Herzlichen Glückwunsch!


----------



## HD4ever (4. Juli 2007)

*AW: Das 100.000ste Thema )*



Thomas9904 schrieb:


> Weil ich gerade gesehen habe, dass der Counter auf 99.999 steht, habe ich hiermit schnell das 100.000ste Thema im Forum vom Anglerboard eröffnet.




hör doch auf ....
hast du bestimmt schon wochenlang drauf gelauert ... :m
|schild-g an dich und das AB #6


----------



## FeliXius (4. Juli 2007)

*AW: Das 100.000ste Thema )*

hat bestimmt ein programm geschrieben das die themenanzahl kontrolliert und dann bei 99999 automatisch ein thema erstellt mit festgelegtem text^^


----------



## Nordangler (4. Juli 2007)

*AW: Das 100.000ste Thema )*

Nix da Leuchtsirene hat er übern PC hängen, damit er rechtzeitig ist.

Der olle Schwabe.

Trotzdem meinen Glückwunsch und immer weiter so.

Sven


----------



## Thomas9904 (4. Juli 2007)

*AW: Das 100.000ste Thema )*



> hat bestimmt ein programm geschrieben das die themenanzahl kontrolliert und dann bei 99999 automatisch ein thema erstellt mit festgelegtem text^^


Find ich klasse, dass ihr meine Computerfähigkeiten so hoch einschätzt )

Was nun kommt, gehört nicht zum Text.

===== config.mk =====
export PLATFORM = sky130hd
export DESIGN_NAME = store_buffer
export DESIGN_NICKNAME = d
export VERILOG_FILES = /design/src/rtl/mem_sys_pkg.sv /design/src/rtl/sb_fwd_match.sv /design/src/rtl/store_buffer.sv
export SDC_FILE = /design/constraint.sdc
export NUM_CORES = 1
export LEC_CHECK = 0
export ABC_AREA = 0
export ABC_CLOCK_PERIOD_IN_PS = 11050
export CORE_MARGIN = 4
export CORE_UTILIZATION = 44
export DETAILED_ROUTE_END_ITERATION = 8
export GPL_TIMING_DRIVEN = 0
export PLACE_DENSITY = 0.65
export SETUP_SLACK_MARGIN = 0.2
export SLEW_MARGIN = 30
export SYNTH_ARGS = -nofsm -noshare
export SYNTH_HDL_FRONTEND = slang
export SYNTH_HIERARCHICAL = 1
export SYNTH_SLANG_ARGS = --single-unit

===== constraint.sdc =====
create_clock -name CLK -period 11.05 [get_ports CLK]
set_input_delay 1.6575 -clock CLK [delete_from_list [all_inputs] [get_ports CLK]]
set_output_delay 1.6575 -clock CLK [all_outputs]
set_load 0.05 [all_outputs]
### config.mk
export PLATFORM = sky130hd
export DESIGN_NAME = demo_input_scheduler
export DESIGN_NICKNAME = d
export VERILOG_FILES = /design/src/rtl/demo_input_scheduler.sv
export SDC_FILE = /design/constraint.sdc
export NUM_CORES = 1
export LEC_CHECK = 0
export CORE_MARGIN = 2
export CORE_UTILIZATION = 35
export DETAILED_ROUTE_END_ITERATION = 7
export GPL_TIMING_DRIVEN = 0
export PLACE_DENSITY = 0.54
export SLEW_MARGIN = 5
export SYNTH_ARGS = -nofsm -noshare
export SYNTH_HDL_FRONTEND = slang
export SYNTH_SLANG_ARGS = --single-unit
export TNS_END_PERCENT = 20
### constraint.sdc
create_clock -name vga_clk -period 2.52 [get_ports vga_clk]
set_input_delay 0.63 -clock vga_clk [delete_from_list [all_inputs] [get_ports vga_clk]]
set_output_delay 0.63 -clock vga_clk [all_outputs]
set_load 0.02 [all_outputs]
### src/rtl/demo_input_scheduler.sv
// Input scheduler for the cursor demo: owns the regime FSM, debounces the regime
// button and paces one valid/ready move request per step tick from the active source.
module demo_input_scheduler #(
  parameter int LOGO_CYCLES     = 100_000_000,
  parameter int STEP_DIV        = 10_000,
  parameter int DEBOUNCE_CYCLES = 250_000
) (
  input  logic        vga_clk,
  input  logic        rst,
  input  logic        js_button_a,
  input  logic        js_button_b,
  input  logic        js_button_c,
  input  logic        js_button_d,
  input  logic        js_button_f,
  input  logic [11:0] joystick_data_x,
  input  logic [11:0] joystick_data_y,
  input  logic [15:0] accel_data_x,
  input  logic [15:0] accel_data_y,
  input  logic        move_ready,
  output logic        move_valid,
  output logic [1:0]  move_dx,
  output logic [1:0]  move_dy,
  output logic [1:0]  regime,
  output logic        logo_active,
  output logic [7:0]  overrun_cnt
);

  localparam logic [1:0] LOGO = 2'b00;
  localparam logic [1:0] BTN  = 2'b11;
  localparam logic [1:0] ACC  = 2'b10;
  localparam logic [1:0] JOY  = 2'b01;

  localparam logic [1:0] STEP_ZERO = 2'b00;
  localparam logic [1:0] STEP_POS  = 2'b01;
  localparam logic [1:0] STEP_NEG  = 2'b11;

  localparam int LogoW = (LOGO_CYCLES > 1) ? $clog2(LOGO_CYCLES) : 1;
  localparam int StepW = (STEP_DIV > 1) ? $clog2(STEP_DIV) : 1;
  localparam int DebW  = (DEBOUNCE_CYCLES > 1) ? $clog2(DEBOUNCE_CYCLES) : 1;

  localparam logic [LogoW-1:0] LogoLast = LogoW'(LOGO_CYCLES - 1);
  localparam logic [StepW-1:0] StepLast = StepW'(STEP_DIV - 1);
  localparam logic [DebW-1:0]  DebLast  = DebW'(DEBOUNCE_CYCLES - 1);

  logic       btnA_q, btnB_q, btnC_q, btnD_q;
  logic [7:0] joyX_q, joyY_q;
  logic [7:0] accX_q, accY_q;

  logic            fMeta_q, fSync_q;
  logic            dbLevel_q, dbLevel_d;
  logic            dbLevelPrev_q;
  logic [DebW-1:0] dbCnt_q, dbCnt_d;
  logic            modePress;

  logic [1:0]       state_q, state_d;
  logic [LogoW-1:0] logoCnt_q, logoCnt_d;
  logic [StepW-1:0] stepCnt_q, stepCnt_d;
  logic             tick;

  logic [1:0] dirX, dirY;
  logic       accept, sampleTick;
  logic       moveValid_q, moveValid_d;
  logic [1:0] moveDx_q, moveDx_d;
  logic [1:0] moveDy_q, moveDy_d;
  logic [7:0] overrun_q, overrun_d;

  // Only the bits the direction decode looks at are registered; the rest are sunk here.
  logic unusedLowBits;
  assign unusedLowBits = ^{joystick_data_x[3:0], joystick_data_y[3:0],
                           accel_data_x[7:0], accel_data_y[7:0]};

  always_ff @(posedge vga_clk) begin
    if (rst) begin
      btnA_q <= 1'b1;
      btnB_q <= 1'b1;
      btnC_q <= 1'b1;
      btnD_q <= 1'b1;
      joyX_q <= 8'h00;
      joyY_q <= 8'h00;
      accX_q <= 8'h00;
      accY_q <= 8'h00;
    end else begin
      btnA_q <= js_button_a;
      btnB_q <= js_button_b;
      btnC_q <= js_button_c;
      btnD_q <= js_button_d;
      joyX_q <= joystick_data_x[11:4];
      joyY_q <= joystick_data_y[11:4];
      accX_q <= accel_data_x[15:8];
      accY_q <= accel_data_y[15:8];
    end
  end

  // The debounced level flips only after the synchronized button disagrees with it
  // for DEBOUNCE_CYCLES consecutive clocks; any agreement restarts the count.
  always_comb begin
    dbLevel_d = dbLevel_q;
    dbCnt_d   = '0;
    if (fSync_q != dbLevel_q) begin
      if (dbCnt_q == DebLast) begin
        dbLevel_d = fSync_q;
      end else begin
        dbCnt_d = dbCnt_q + DebW'(1);
      end
    end
  end

  always_ff @(posedge vga_clk) begin
    if (rst) begin
      fMeta_q       <= 1'b0;
      fSync_q       <= 1'b0;
      dbLevel_q     <= 1'b0;
      dbLevelPrev_q <= 1'b0;
      dbCnt_q       <= '0;
    end else begin
      fMeta_q       <= js_button_f;
      fSync_q       <= fMeta_q;
      dbLevel_q     <= dbLevel_d;
      dbLevelPrev_q <= dbLevel_q;
      dbCnt_q       <= dbCnt_d;
    end
  end

  assign modePress = dbLevel_q & ~dbLevelPrev_q;

  always_comb begin
    state_d   = state_q;
    logoCnt_d = logoCnt_q;
    case (state_q)
      LOGO: begin
        if (modePress || (logoCnt_q == LogoLast)) begin
          state_d = BTN;
        end else begin
          logoCnt_d = logoCnt_q + LogoW'(1);
        end
      end
      BTN: if (modePress) state_d = ACC;
      ACC: if (modePress) state_d = JOY;
      JOY: if (modePress) state_d = BTN;
      default: state_d = LOGO;
    endcase
  end

  assign tick      = (stepCnt_q == StepLast);
  assign stepCnt_d = tick ? '0 : stepCnt_q + StepW'(1);

  always_ff @(posedge vga_clk) begin
    if (rst) begin
      state_q   <= LOGO;
      logoCnt_q <= '0;
      stepCnt_q <= '0;
    end else begin
      state_q   <= state_d;
      logoCnt_q <= logoCnt_d;
      stepCnt_q <= stepCnt_d;
    end
  end

  // Screen rows grow downward, so "up" on every source maps to dy = -1.
  always_comb begin
    dirX = STEP_ZERO;
    dirY = STEP_ZERO;
    case (state_q)
      BTN: begin
        if (!btnD_q)      dirX = STEP_NEG;
        else if (!btnB_q) dirX = STEP_POS;
        if (!btnC_q)      dirY = STEP_POS;
        else if (!btnA_q) dirY = STEP_NEG;
      end
      ACC: begin
        if (accX_q == 8'h00)      dirX = STEP_NEG;
        else if (accX_q == 8'hFF) dirX = STEP_POS;
        if (accY_q == 8'h00)      dirY = STEP_POS;
        else if (accY_q == 8'hFF) dirY = STEP_NEG;
      end
      JOY: begin
        if (joyX_q > 8'hF0)      dirX = STEP_POS;
        else if (joyX_q < 8'h1F) dirX = STEP_NEG;
        if (joyY_q > 8'hF0)      dirY = STEP_NEG;
        else if (joyY_q < 8'h1F) dirY = STEP_POS;
      end
      default: ;
    endcase
  end

  assign accept     = moveValid_q & move_ready;
  assign sampleTick = tick & (state_q != LOGO);

  // A tick landing on the acceptance clock is discarded rather than counted as an overrun.
  always_comb begin
    moveValid_d = moveValid_q;
    moveDx_d    = moveDx_q;
    moveDy_d    = moveDy_q;
    overrun_d   = overrun_q;
    if (accept) begin
      moveValid_d = 1'b0;
    end
    if (sampleTick && !moveValid_q && ((dirX != STEP_ZERO) || (dirY != STEP_ZERO))) begin
      moveValid_d = 1'b1;
      moveDx_d    = dirX;
      moveDy_d    = dirY;
    end
    if (sampleTick && moveValid_q && !accept && (overrun_q != 8'hFF)) begin
      overrun_d = overrun_q + 8'd1;
    end
  end

  always_ff @(posedge vga_clk) begin
    if (rst) begin
      moveValid_q <= 1'b0;
      moveDx_q    <= STEP_ZERO;
      moveDy_q    <= STEP_ZERO;
      overrun_q   <= 8'h00;
    end else begin
      moveValid_q <= moveValid_d;
      moveDx_q    <= moveDx_d;
      moveDy_q    <= moveDy_d;
      overrun_q   <= overrun_d;
    end
  end

  assign move_valid  = moveValid_q;
  assign move_dx     = moveDx_q;
  assign move_dy     = moveDy_q;
  assign regime      = state_q;
  assign logo_active = (state_q == LOGO);
  assign overrun_cnt = overrun_q;

endmodule

-- Word level (Yosys, flattened, before mapping)
Cells that the tools add are included.
- logic and storage cells: 90
- register bits after elaboration: 114
- input port bits: 64
- output and inout bits: 16
- order comparisons: 4
- add/subtract/negate cells: 4
- mux-type cells: 21
- equality and inequality tests: 14
- reduce and logical (&&, ||, !) cells: 21
- bitwise logic cells: 6
- operators with widths (operator ; count):
    27-bit by 1-bit adder with 27-bit output, second input constant ; 1
    27-bit == test, second input constant ; 1
    2-bit two-way mux ; 13
    18-bit by 1-bit adder with 18-bit output, second input constant ; 1
    18-bit == test, second input constant ; 1
    8-bit == test, second input constant ; 2
    8-bit greater-than comparator, second input constant ; 2
    8-bit zero test ; 2
    8-bit by 5-bit less-than comparator with 1-bit output, second input constant ; 2
    14-bit by 1-bit adder with 14-bit output, second input constant ; 1
    14-bit == test, second input constant ; 1
    2-bit case mux with 3 select lines ; 2
    8-bit by 1-bit adder with 8-bit output, second input constant ; 1
    8-bit inequality test, second input constant ; 1
    2-bit case mux with 4 select lines ; 1
    2-bit nonzero test ; 4
    2-bit inequality test, second input constant ; 3
    1-bit logical AND ; 5
    1-bit two-way mux ; 5
    2-bit == test, second input constant ; 2
    2-bit AND reduction ; 2
    4-bit AND reduction ; 1
    1-bit AND ; 3
    1-bit NOT ; 3
    other kinds (8) ; 10

-- Depth between registers and ports, before layout
Gate-level depths: netlist of the first run.
- word-level depth: 8
- depth in mapped cells: 8
- mapped depth without buffers: 7

-- Least setup slack after synthesis of the first run
Ideal clock, no wire load.
- path kind: reg2reg
- start: reg state_q[0], in the netlist regime[0]
- end: reg logoCnt_q[15]
- path slack: 163 ps
- required time: 2450 ps
- buffers on the path: 2
- library setup time: 70 ps
- cell stages (with the launch flop): 8
- clock period less this slack: 2357 ps
- data arrival time: 2286 ps
- cells stage by stage: dfxtp_1 clkbuf_1 nor2_2 nand3_1 or3_1 clkbuf_1 or3_1 a21oi_1
- cells in the longest elaborated chain, start to end: 2
- RTL lines (element ; RTL line ; source):
    from (decl) ; 55 ; logic [1:0] state_q, state_d;
    from (signal assigned) ; 153 ; state_q <= state_d;
    2-bit zero test ; -- ;
    named net logo_active ; 24 ; output logic logo_active,
    2-bit AND reduction (no line) ; -- ;
    to (signal assigned) ; 154 ; logoCnt_q <= logoCnt_d;
    to (decl) ; 56 ; logic [LogoW-1:0] logoCnt_q, logoCnt_d;
The timed path passes the listed nets, and every way through them passes these cells.
A chain may end at the register's enable or synchronous reset.

-- Final worst setup path of the first run
- start: reg stepCnt_q[5]
- end: reg stepCnt_q[6]
- cells in the longest elaborated chain, start to end: 2
- elaborated cells between the ends (all ways): 3
- those cells by class: add/sub (1); eq/ne (1); reduce/logical (1)
- RTL lines (element ; RTL line ; source):
    from (decl) ; 57 ; logic [StepW-1:0] stepCnt_q, stepCnt_d;
    from (signal assigned) ; 155 ; stepCnt_q <= stepCnt_d;
    parallel branches: the longest is 2 deep, another holds 14-bit by 1-bit adder with 14-bit output ; -- ;
Parallel ways; which one is timed is not known.

==> run metrics, run 1 <==
status=finished, final reports clean; HP Class=register to register; grt total ovfl=0; syn_area_per_cell=about 9.0 µm²; post-DR wirelength/cell=about 13 µm; GR Util met1=0.181; Cell Pwr Density=roughly 730 mW/mm²; synth top area cells=dfxtp_1 49%, xnor2_1 7.2%, nor2_1 7.0%, nor2b_1 4.9%, xor2_1 4.2%; placed cell count=approximately 740; CTS hold repair buffers=0; Max rail drop VDD=around 0.44 mV; flops & latches, synth=114; R2R Path Start=stepCnt_q[5]$_SDFF_PP0_; Arr. time, crit path=2.77 ns; Post-synth EDFFs=0; grt met2 use=0.236; Max Cap Viol=0; Worst Skew=approximately 0.0050 ns; H-Tree Depth=4; die extent in y=roughly 120 µm; Inserted Diodes=0; final wirelength=just under 10000 µm; CP Capture Type=register; Worst EP required=2.80 ns; RSZ-0062 raised after global routing=yes; floorplan core area=approximately 0.013 mm²; largest family of logic cells by synthesized area=simple AND/OR/NAND/NOR gates; vias in the first global route=between 3000 and 4000; final worst-path cycle share=0.989; proportion of layout cells with a drive suffix above 1=0.0950; Compound-Gate Fraction of Synth Area=0.0402; remaining antenna violation count after routing=0; initial core utilization=0.363; Post-Synth XOR/XNOR Area=0.114; CTS root buffer=clkbuf_16; I/O Buffers=55; Critical Path End=stepCnt_q[6]$_SDFF_PP0_; initial antenna violation count=0; Final nets=655; GPL Wtd Cong=0.789; Vias/cell=about 4.7; Post-Synth Simple-Gate Area=0.309; maximum clock path buffer count=2; cell area after synthesis=between 0.004 and 0.005 mm²; number of I/O pins=80; first-pass GRT wire length=around 17000 µm; Pre-antenna DRT Iters=4; most common cell in the netlist=dfxtp_1; clk_lat worst skew=around 0.4 ns; largest net degree at the start of global routing=17; cell accounting for the most synthesized area=dfxtp_1; R2R Setup Slk=~0.028 ns; die width=between 100 and 150 µm; # setup viols final=0; worst reg2reg endpoint=stepCnt_q[6]$_SDFF_PP0_; FP Rows=around 40; DRC viols=0; DR iter-0 viols=between 100 and 150; slew margin rel.=0.396; highest clock rate=around 400 MHz; Seq/Total Area, Yosys=0.495; min cycle time layout=between 2 and 2.5 ns; CTS tree=done; Yosys Warn Count=0; GRT Total Usage=0.150; Post-synth top flop=dfxtp_1; max-slew violations=0; area added between synthesis and finish=31.0%; CTS buffer count=17; WS Path Type=register to register; Setup crit start=stepCnt_q[5]$_SDFF_PP0_; post-synthesis adder-cell area fraction=0.0109; via count=approximately 3600; CP Launch Type=register; CTS sink cnt=114; Mapped Nets=just under 600; most instantiated cells after synthesis=114 x dfxtp_1, 86 x nor2_1, 38 x xnor2_1; Synth top area share=0.495; Leak=between 2 and 2.5 nW; Die ar.=approximately 0.014 mm²; clk slew on worst S/H paths=0.05 ns; asr flop ratio synth=0; busiest grt layer=met2; Detail Placement HPWL=between 6000 and 7000 µm; mux cell area share after synthesis=0.00651; cell count after synthesis=between 500 and 600; Worst-Margin Slew=0.897 ns; Place WS=-0.107 ns; R2R depth=5; Layout Cells excl Fill=772; post-synth cell types=43; CP Max Fanout=10; GR Util met3=0.0478; final worst slack=approximately 0.028 ns; final hold violation count=0
==> worst max-delay path, stage by stage (launching register included) <==
cell and delay (ns):
dfxtp_1 0.36, or4b_4 0.53, or4_2 0.73, nand2b_1 0.22, clkbuf_1 0.42, nor2_1 0.10
==> logic make-up after synthesis <==
kind of cell / after synthesis
and+or+nand+nor: 270
DFF: 114
xor gates and xnor gates: 60
buffers and inverters: 30
AOI/OAI and AO/OA: 29
adders and majority gates: 4
muxes: 3
==> layout make-up <==
class	instances	area (µm²)
Multi-Input combinational cell	366	2260
Timing Repair Buffer	58	573
Fill cell	1299	6680
Sequential cell	114	2280
Inverter	14	52.6
Clock buffer	20	457
Buffer	16	65.1
Tap cell	172	215
Clock inverter	12	138
==> worst min path at each step <==
stage | start | endpoint | depth (start not counted)
final | fMeta_q$_SDFF_PP0_ | fSync_q$_SDFF_PP0_ | 1
after global routing | fMeta_q$_SDFF_PP0_ | fSync_q$_SDFF_PP0_ | 1
after CTS | fMeta_q$_SDFF_PP0_ | fSync_q$_SDFF_PP0_ | 1
after detailed placement | fMeta_q$_SDFF_PP0_ | fSync_q$_SDFF_PP0_ | 1
after global placement | fMeta_q$_SDFF_PP0_ | fSync_q$_SDFF_PP0_ | 1
after floorplan | fMeta_q$_SDFF_PP0_ | fSync_q$_SDFF_PP0_ | 1
==> per-stage QoR <==
stage,total power [mW],instance area [µm²],utilization,TNS [ns],hold WS (ns)
after floorplan,1.98,4610,-,0,0.414
after detailed placement,2.08,5380,0.423,-1.45,0.430
final,4.43,6040,0.475,0,0.440
after global placement,2.07,5380,0.423,-0.603,0.431
after CTS,4.49,6000,0.472,-0.135,0.443
after global routing,4.61,6040,0.475,-0.766,0.458
==> metal layers <==
metal  vias up  part of all wire
met5         -                 0
met3        17             0.052
met4         0             0.022
met1      1660              0.47
li1       1908                 -
met2        62              0.46
==> layout by cell type, fill, tap and decap left out, types with 4 or more instances in the layout <==
master,instances
clkinv_2,8
and3_1,7
nand3_1,21
o21ai_0,7
a21oi_1,10
nand2_1,27
inv_1,14
xor2_1,22
nand2b_1,4
xnor2_1,38
nand4_1,21
nor2_1,86
or4_1,5
nor4_1,13
buf_4,4
nor2b_1,36
or2_2,8
or3_1,8
nor3_1,15
ha_1,4
dfxtp_1,114
clkbuf_16,17
clkdlybuf4s50_1,55
clkbuf_1,15
==> where the power goes <==
| part | internal, mW | switching, mW |
|---|---|---|
| logic | 0.0968 | 0.0665 |
| registers | 1.85 | 0.0257 |
| clock network | 1.59 | 0.804 |
| total | 3.53 | 0.897 |
==> flip-flops by register name, indices dropped and copies added, names as in the netlist <==
register	count
move_dx	2
dbLevelPrev_q	1
move_valid	1
move_dy	2
accX_q	8
joyY_q	8
stepCnt_q	14
btnD_q	1
dbLevel_q	1
logoCnt_q	27
btnA_q	1
regime	2
fSync_q	1
joyX_q	8
fMeta_q	1
dbCnt_q	18
btnC_q	1
accY_q	8
overrun_cnt	8
btnB_q	1
==> timing repair <==
action,4_1_cts,5_1_grt
gates resized for setup,3,8
pin swaps,2,1
gates cloned,0,0
endpoints found under the hold margin,0,0
setup endpoints to repair,18,41
buffers inserted,1,2
Power figures use the tool's default switching activity.
==> inputs of run 2 (changes only) <==
clock period = 2.7 ns   (was 2.52 ns; I/O delays follow)
==> run 2 against run 1 <==
Compared with the run above:
- combinational power down 7%
- total power down 6.8%
- count of clock-buffer cells in the layout unchanged
- non-clock buffer count unchanged
- clock skew about the same
- fmax down 2.5%
- via count up 0.22%
- setup slack better by 0.12 ns
- design area down 0.58%
- die area unchanged
- core utilization down 0.28 points
- global-route usage about the same
- critical path type unchanged
==> run metrics, run 2 (synthesis gave the netlist of run 1 again) <==
status=finished, final reports clean; Hold Path Cell Cnt=1 (unchanged); post-DR wirelength/cell=12.6 µm (-0.29%); Final nets=655 (unchanged); Die ar.=0.0141 mm² (unchanged); Max Cap Viol=0 (unchanged); final wirelength=9720 µm (-0.29%); floorplan core area=0.0127 mm² (unchanged); fin util=0.472 (-0.00275); most flop-heavy register=logoCnt_q; Detail Placement HPWL=6970 µm (unchanged); DRC viols=0 (unchanged); filler cell count=1304 (+0.38%); I/O Buffers=55 (unchanged); largest net degree at the start of global routing=17 (unchanged); FP Rows=41 (unchanged); final worst-path cycle share=0.947 (-0.0420); vias in the first global route=3627 (+0.083%); HP Class=register to register; clk slew on worst S/H paths=0.05 ns (about the same); commonest non-fill, non-tap cell in the layout=dfxtp_1; CTS root buffer=clkbuf_16; CP Max Fanout=8 (-2); proportion of layout cells with a drive suffix above 1=0.0883 (-0.00667); remaining antenna violation count after routing=0 (unchanged); CTS buffer count=17 (unchanged); most frequent cells in the layout=114 x dfxtp_1, 86 x nor2_1, 55 x clkdlybuf4s50_1; Leak=2.03 nW (-1.1%); GRT Total Usage=0.150 (about the same); CTS tree=done; max reg flops=27 (unchanged); maximum clock path buffer count=2 (unchanged); clk_lat worst skew=0.41 ns (about the same); CP max stage cell=or4_4; Worst Path Buf+Inv=0 (-1); Inserted Diodes=0 (unchanged); crit-path cells=or4b_4, or4_4, nor4_4, and3b_1, xnor2_1, nor2_1; initial core utilization=0.363 (unchanged); CP Depth=6 (+1); min cycle time layout=2.56 ns (+0.0645 ns); GPL Wtd Cong=0.789 (unchanged); number of I/O pins=80 (unchanged); Critical Path Max Stage Delay=0.57 ns (-0.16 ns); worst hold slack=0.440 ns (-0.00000800 ns); initial antenna violation count=0 (unchanged); highest clock rate=391 MHz (-2.5%); H-Tree Depth=4 (unchanged); final hold violation count=0 (unchanged); first-pass GRT wire length=16800 µm (-0.16%); Cell Pwr Density=688 mW/mm² (-6.2%); # setup viols final=0 (unchanged); RSZ-0062 raised after global routing=no; die extent in y=119 µm (unchanged); CTS sink cnt=114 (unchanged); area added between synthesis and finish=30.2%; Top delay family on crit path=simple AND/OR/NAND/NOR gates; Pre-antenna DRT Iters=4 (unchanged); Worst-Margin Slew=0.844 ns (-0.0534 ns); via count=3655 (+0.22%); max-slew violations=0 (unchanged); slew margin rel.=0.432 (+0.0359); grt total ovfl=0 (unchanged); R2R depth=6 (+1); DR iter-0 viols=133 (-8.9%); CP Capture Type=register; Arr. time, crit path=2.83 ns (+0.06 ns); Top Registers=logoCnt_q x27, dbCnt_q x18, stepCnt_q x14; WS Path Type=register to register; Worst EP required=2.98 ns (+0.18 ns); die width=119 µm (unchanged); Fin Setup TNS=0 ns (unchanged); CP Launch Type=register; Max rail drop VDD=0.408 mV (-7.2%); Worst Skew=0.00544 ns (+0.000464 ns); Vias/cell=4.73 (+0.22%)
[run 2: layout make-up]
type	count	area, µm²	area share
well taps	172	215	0.0358
clock inverters	12	138	0.0229
inverters	14	52.6	0.00875
repair buffers	58	573	0.0954
plain buffers	16	61.3	0.0102
multi-input cells	366	2230	0.371
clock buffers	20	457	0.0760
flip-flops and latches	114	2280	0.380
[run 2: where the power goes]
group | internal [mW] | switching, mW
registers | 1.73 | 0.0239
clock network | 1.48 | 0.747
logic | 0.0902 | 0.0619
total | 3.30 | 0.832
[run 2: path summary, 6_finish.rpt]
kind / start / end / slack (ns)
hold / removal: fMeta_q$_SDFF_PP0_ / fSync_q$_SDFF_PP0_ / 0.44
setup / recovery: stepCnt_q[5]$_SDFF_PP0_ / overrun_cnt[7]$_SDFFE_PP0P_ / 0.14
setup reg to reg: stepCnt_q[5]$_SDFF_PP0_ / overrun_cnt[7]$_SDFFE_PP0P_ / 0.14
hold reg to reg: fMeta_q$_SDFF_PP0_ / fSync_q$_SDFF_PP0_ / 0.44
[run 2: stage by stage]
| step | power (mW) | instance area [µm²] | worst slack [ns] | cells |
|---|---|---|---|---|
| floorplan | 1.85 | 4610 | 0.343 | 510 |
| global route | 4.30 | 6010 | 0.00134 | 772 |
| CTS | 4.19 | 5980 | 0.0126 | 769 |
| global placement | 1.94 | 5380 | 0.0772 | 737 |
| finish | 4.13 | 6010 | 0.144 | 772 |
| detailed placement | 1.94 | 5380 | 0.0278 | 737 |
[run 2: metal layers]
metal	GRT usage	share of wire
met5	0	0
met1	0.180	0.46
met2	0.237	0.46
met3	0.0478	0.054
met4	0.0804	0.018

Da ich aber gerade mal das Ding mit den Standardfunktionen bedienen kann, wars nicht so :-((

Hätte ich aber, wenn ich richtig computern könnte ))


----------



## Thomas9904 (4. Juli 2007)

*AW: Das 100.000ste Thema )*

PS:
Noch ne schöne Zahl:
Gestern wurden das erste Mal an einem Tag mehr als 2.000 Beiträge verfasst (und dann gleich richtig mit 2.157).

Bis dahin stand der "Rekord" wochenlang bei knapp unter 2.000...


----------



## j4ni (4. Juli 2007)

*AW: Das 100.000ste Thema )*

|schild-g|schild-g|schild-g|schild-g|schild-g|schild-g|schild-g|schild-g


----------



## Fxxziexxr (4. Juli 2007)

*AW: Das 100.000ste Thema )*

Na Thomas,

herzlichen Glückwunsch zum 100.000sten Thema. Das hast Du ja gut hinbekommen. Und hierzu 



> Nix gibbets.
> Bin Schwabe!
> )


kann ich Dir nur zustimmen. Wegen so ´ner Sache, wie mit dem 100.000sten Thema und dem dazugehörigen Eintrag in die Geschichtsbücher des AB´, muß man ja nicht gleich die ganze Republik freihalten.
Aber wie sieht´s denn da mit schwäbischen Urgesteinen und Exilschwaben|stolz: usw. aus.?   Da würd´s ja wenigstens im Ländle bleiben. Da gibt´s doch so leckeres  wie Dinkelacker, Schwabenbräu, Stuttgarter Hofbräu..#g Prosit.............
Ond ebbas ned zomm vergessa : A schees Viertele geschlotzt.....

Greets
Fozzie


----------



## Thomas9904 (4. Juli 2007)

*AW: Das 100.000ste Thema )*

Naja, muss zugeben dass ich beim Bier eher nordeutschen Geschmack habe (Pils, je herber desto lieber).

Ansonsten:


> A schees Viertele geschlotzt.....


Eben -))))


----------



## djoerni (4. Juli 2007)

*AW: Das 100.000ste Thema )*

glückwunsch thomas! auf die nächsten 100000!:vik:


----------



## theactor (4. Juli 2007)

*AW: Das 100.000ste Thema )*

HI,



			
				Herb9904 schrieb:
			
		

> muss zugeben dass ich beim Bier eher nordeutschen Geschmack habe (Pils, je herber desto lieber).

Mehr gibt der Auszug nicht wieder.